A haplotype is a group of linked genetic markers (like SNPs) that are physically close together on a chromosome and tend to be inherited together as a block.

What is linkage disequilibrium?

When certain combinations of alleles or SNPs are inherited together more often than expected by chance.

Normally, if recombination was totally random, nearby alleles/SNPs would mix freely over generations.


But if two markers are close together, they’re less likely to be separated by crossing over.


So those combinations (haplotypes) stick together in populations.

What is the goal of a GWAS (Genome-Wide Association Study)?

To identify chromosomal regions associated with diseases or traits by comparing SNP patterns in affected vs. healthy populations.

Humans have ~20,000–25,000 genes. How do scientists find which genes are associated with a disease?

Instead of looking directly at every gene, scientists use Genome-Wide Association Studies (GWAS) to find regions of the genome that are more common in people with a disease. Then they look at what genes are in those regions.

Why are SNPs near a disease gene helpful in GWAS?

SNPs close to the mutation are inherited with it due to limited recombination — like a fingerprint for the disease region.

What does genetic mapping not tell us that physical mapping does?

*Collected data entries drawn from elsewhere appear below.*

==> src/rtl/ib_lut_update_loader.sv <==
// ib_lut_update_loader
// Streams one iteration's IB LUT contents into the CNU function RAMs f0..f3.
// Each accepted source word becomes one registered RAM write one cycle later:
// shared page address {frame, page}, write word, and a one-hot function
// write enable. Pages advance first, then functions.
// Optional build macro IB_LOADER_CHECKSUM_EN adds a modulo-256 sum of all
// accepted words, compared against chk_expect when the load completes.
module ib_lut_update_loader #(
  parameter int LUT_PORT_SIZE   = 2,
  parameter int BANK_NUM        = 2,
  parameter int ENTRY_ADDR      = 4,
  parameter int MULTI_FRAME_NUM = 2,
  parameter int CN_FUNC_NUM     = 4
) (
  input  logic                              write_clk,
  input  logic                              rstn,
  input  logic                              start,
  input  logic                              frame_sel,
  input  logic [LUT_PORT_SIZE*BANK_NUM-1:0] s_data,
  input  logic                              s_valid,
  output logic                              s_ready,
  output logic [ENTRY_ADDR-1:0]             page_addr_ram,
  output logic [LUT_PORT_SIZE*BANK_NUM-1:0] ram_write_data,
  output logic [CN_FUNC_NUM-1:0]            ib_ram_we,
  output logic                              busy,
`ifdef IB_LOADER_CHECKSUM_EN
  input  logic [7:0]                        chk_expect,
  output logic                              chk_err,
`endif
  output logic                              done
);

  localparam int DATA_W   = LUT_PORT_SIZE * BANK_NUM;
  localparam int PAGE_W   = ENTRY_ADDR - 1;
  localparam int PAGE_NUM = 2 ** PAGE_W;
  localparam int FRAME_W  = (MULTI_FRAME_NUM > 1) ? $clog2(MULTI_FRAME_NUM) : 1;
  localparam int FUNC_W   = (CN_FUNC_NUM > 1) ? $clog2(CN_FUNC_NUM) : 1;

  typedef enum logic [1:0] {
    ST_IDLE = 2'd0,
    ST_LOAD = 2'd1,
    ST_DONE = 2'd2
  } state_t;

  state_t                 r_state;
  state_t                 w_state_next;
  logic                   w_start_acc;
  logic                   w_accept;
  logic                   w_ready;
  logic                   w_page_last;
  logic                   w_func_last;
  logic [FRAME_W-1:0]     r_frame;
  logic [PAGE_W-1:0]      r_page_cnt;
  logic [FUNC_W-1:0]      r_func_cnt;
  logic [ENTRY_ADDR-1:0]  r_page_addr;
  logic [DATA_W-1:0]      r_wdata;
  logic [CN_FUNC_NUM-1:0] r_we;
  logic [CN_FUNC_NUM-1:0] w_we_onehot;
  logic                   r_busy;
  logic                   r_done;

  assign w_page_last = (r_page_cnt == PAGE_W'(PAGE_NUM - 1));
  assign w_func_last = (r_func_cnt == FUNC_W'(CN_FUNC_NUM - 1));
  assign w_we_onehot = {{(CN_FUNC_NUM-1){1'b0}}, 1'b1} << r_func_cnt;

  // State register.
  always_ff @(posedge write_clk or negedge rstn) begin
    if (!rstn) r_state <= ST_IDLE;
    else       r_state <= w_state_next;
  end

  // Next-state logic plus handshake decode; only LOAD accepts words.
  always_comb begin
    w_state_next = r_state;
    w_start_acc  = 1'b0;
    w_accept     = 1'b0;
    w_ready      = 1'b0;
    case (r_state)
      ST_IDLE: begin
        if (start) begin
          w_start_acc  = 1'b1;
          w_state_next = ST_LOAD;
        end
      end
      ST_LOAD: begin
        w_ready  = 1'b1;
        w_accept = s_valid;
        if (s_valid && w_page_last && w_func_last) w_state_next = ST_DONE;
      end
      ST_DONE: w_state_next = ST_IDLE;
      default: w_state_next = ST_IDLE;
    endcase
  end

  // Frame latch and page/function counters; pages wrap before functions step.
  always_ff @(posedge write_clk or negedge rstn) begin
    if (!rstn) begin
      r_frame    <= '0;
      r_page_cnt <= '0;
      r_func_cnt <= '0;
    end else if (w_start_acc) begin
      r_frame    <= FRAME_W'(frame_sel);
      r_page_cnt <= '0;
      r_func_cnt <= '0;
    end else if (w_accept) begin
      r_page_cnt <= r_page_cnt + 1'b1;
      if (w_page_last) r_func_cnt <= r_func_cnt + 1'b1;
    end
  end

  // Write port: enable pulses for exactly one cycle per accepted word.
  always_ff @(posedge write_clk or negedge rstn) begin
    if (!rstn) begin
      r_page_addr <= '0;
      r_wdata     <= '0;
      r_we        <= '0;
    end else begin
      r_we <= w_accept ? w_we_onehot : '0;
      if (w_accept) begin
        r_page_addr <= {r_frame, r_page_cnt};
        r_wdata     <= s_data;
      end
    end
  end

  // Status flags: busy spans start..DONE, done pulses the cycle after DONE.
  always_ff @(posedge write_clk or negedge rstn) begin
    if (!rstn) begin
      r_busy <= 1'b0;
      r_done <= 1'b0;
    end else begin
      r_done <= (r_state == ST_DONE);
      if (w_start_acc)                r_busy <= 1'b1;
      else if (r_state == ST_DONE)    r_busy <= 1'b0;
    end
  end

`ifdef IB_LOADER_CHECKSUM_EN
  logic [7:0] r_sum;
  logic [7:0] r_chk_expect;
  logic       r_chk_err;

  // Running checksum; verdict is taken in DONE and held until the next start.
  always_ff @(posedge write_clk or negedge rstn) begin
    if (!rstn) begin
      r_sum        <= '0;
      r_chk_expect <= '0;
      r_chk_err    <= 1'b0;
    end else if (w_start_acc) begin
      r_sum        <= '0;
      r_chk_expect <= chk_expect;
      r_chk_err    <= 1'b0;
    end else begin
      if (w_accept)             r_sum     <= r_sum + 8'(s_data);
      if (r_state == ST_DONE)   r_chk_err <= (r_sum != r_chk_expect);
    end
  end

  assign chk_err = r_chk_err;
`endif

  assign s_ready        = w_ready;
  assign page_addr_ram  = r_page_addr;
  assign ram_write_data = r_wdata;
  assign ib_ram_we      = r_we;
  assign busy           = r_busy;
  assign done           = r_done;

endmodule
--- config.mk ---
export PLATFORM = sky130hd
export DESIGN_NAME = c7bifu_fcl_mo_flat
export DESIGN_NICKNAME = d
export VERILOG_FILES = /design/src/rtl/c7bifu_fcl_mo_if.sv /design/src/rtl/c7bifu_fcl_mo.sv /design/src/flat_wrapper.sv
export SDC_FILE = /design/constraint.sdc
export NUM_CORES = 1
export LEC_CHECK = 0
export ABC_AREA = 1
export BUFFER_PORTS_ARGS = -buffer_cell sky130_fd_sc_hd__buf_2
export CAP_MARGIN = 20
export CORE_AREA = 2 2 177 179
export DETAILED_ROUTE_END_ITERATION = 7
export DIE_AREA = 0 0 179 181
export PLACE_DENSITY = 0.76
export SLEW_MARGIN = 10
export SYNTH_ARGS = -nofsm -noshare
export SYNTH_HDL_FRONTEND = slang
export SYNTH_SLANG_ARGS = --single-unit
--- constraint.sdc ---
create_clock -name clk -period 6.3 [get_ports clk]
set_clock_uncertainty 0.2 [all_clocks]
set_input_delay 0.63 -clock clk [delete_from_list [all_inputs] [get_ports clk]]
set_output_delay 0.63 -clock clk [all_outputs]
set_load 0.01 [all_outputs]
--- src/rtl/c7bifu_fcl_mo_if.sv ---
// Fetch-control bus bundle: ICU request/response, EXU redirects and EXU instruction handshake.
// The IFU side uses the master modport; the ICU/EXU environment uses the slave modport.
interface c7bifu_fcl_mo_if #(
    parameter int ADDR_W = 32,
    parameter int INST_W = 32
);
    logic              ifu_icu_req_ic1;
    logic [ADDR_W-1:0] ifu_icu_addr_ic1;
    logic              icu_ifu_ack_ic1;
    logic              icu_ifu_data_valid_ic2;
    logic [INST_W-1:0] icu_ifu_data_ic2;
    logic              exu_ifu_except;
    logic [ADDR_W-1:0] exu_ifu_isr_addr;
    logic              exu_ifu_ertn;
    logic [ADDR_W-1:0] exu_ifu_era_addr;
    logic              exu_ifu_branch;
    logic [ADDR_W-1:0] exu_ifu_brn_addr;
    logic              ifu_exu_valid;
    logic [INST_W-1:0] ifu_exu_inst;
    logic [ADDR_W-1:0] ifu_exu_pc;
    logic              exu_ifu_ready;

    modport master (
        output ifu_icu_req_ic1, ifu_icu_addr_ic1,
        input  icu_ifu_ack_ic1, icu_ifu_data_valid_ic2, icu_ifu_data_ic2,
        input  exu_ifu_except, exu_ifu_isr_addr, exu_ifu_ertn, exu_ifu_era_addr,
        input  exu_ifu_branch, exu_ifu_brn_addr,
        output ifu_exu_valid, ifu_exu_inst, ifu_exu_pc,
        input  exu_ifu_ready
    );

    modport slave (
        input  ifu_icu_req_ic1, ifu_icu_addr_ic1,
        output icu_ifu_ack_ic1, icu_ifu_data_valid_ic2, icu_ifu_data_ic2,
        output exu_ifu_except, exu_ifu_isr_addr, exu_ifu_ertn, exu_ifu_era_addr,
        output exu_ifu_branch, exu_ifu_brn_addr,
        input  ifu_exu_valid, ifu_exu_inst, ifu_exu_pc,
        output exu_ifu_ready
    );
endinterface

Genetic mapping shows relative gene order based on recombination, but not the exact physical location on the chromosome — physical mapping does.

What is deletion mapping?

A method using strains with known chromosomal deletions to determine the physical location of a gene.

How does deletion mapping work?

Chromosomes can be stained and have characteristic
banding patterns. deletion mapping is a method using strains with known chromosomal deletions to determine the physical location of a gene.

How does deletion mapping work?

Cross a mutant strain (homo rec) with several deletion strains (het/ wt) . If a deletion overlaps the gene of interest, mutant phenotype appears in some progeny.

🧠 Shortcut: If crossing with deletion strain causes phenotype, the gene must be in the deleted region.


If the mutant phenotype appears:

→ The wild-type gene was missing in the deletion → gene must be in that deleted region.


If the offspring looks normal (wild-type):

→ The wild-type copy was still present → gene is not in the deleted region.

What organism is deletion mapping most used in?

Drosophila (fruit fly) — it has a well-studied genome and deletion strains covering ~78% of euchromatin.

What is FISH (Fluorescence In Situ Hybridization)?

FISH is a physical mapping technique that uses fluorescently labeled complementary DNA or RNA probes to bind to a specific DNA sequence on a chromosome. It allows scientists to directly visualize the location of a gene under a microscope. nucleotides and fluorescent tag are fused

Q: What does it mean to use deletion strains that "tile" the chromosome to map gene locations?

It means using multiple overlapping deletion strains that each remove a different segment of the chromosome, so together they cover (or “tile”) the entire region. This helps pinpoint the exact location of a gene by seeing which deletions reveal the mutant phenotype.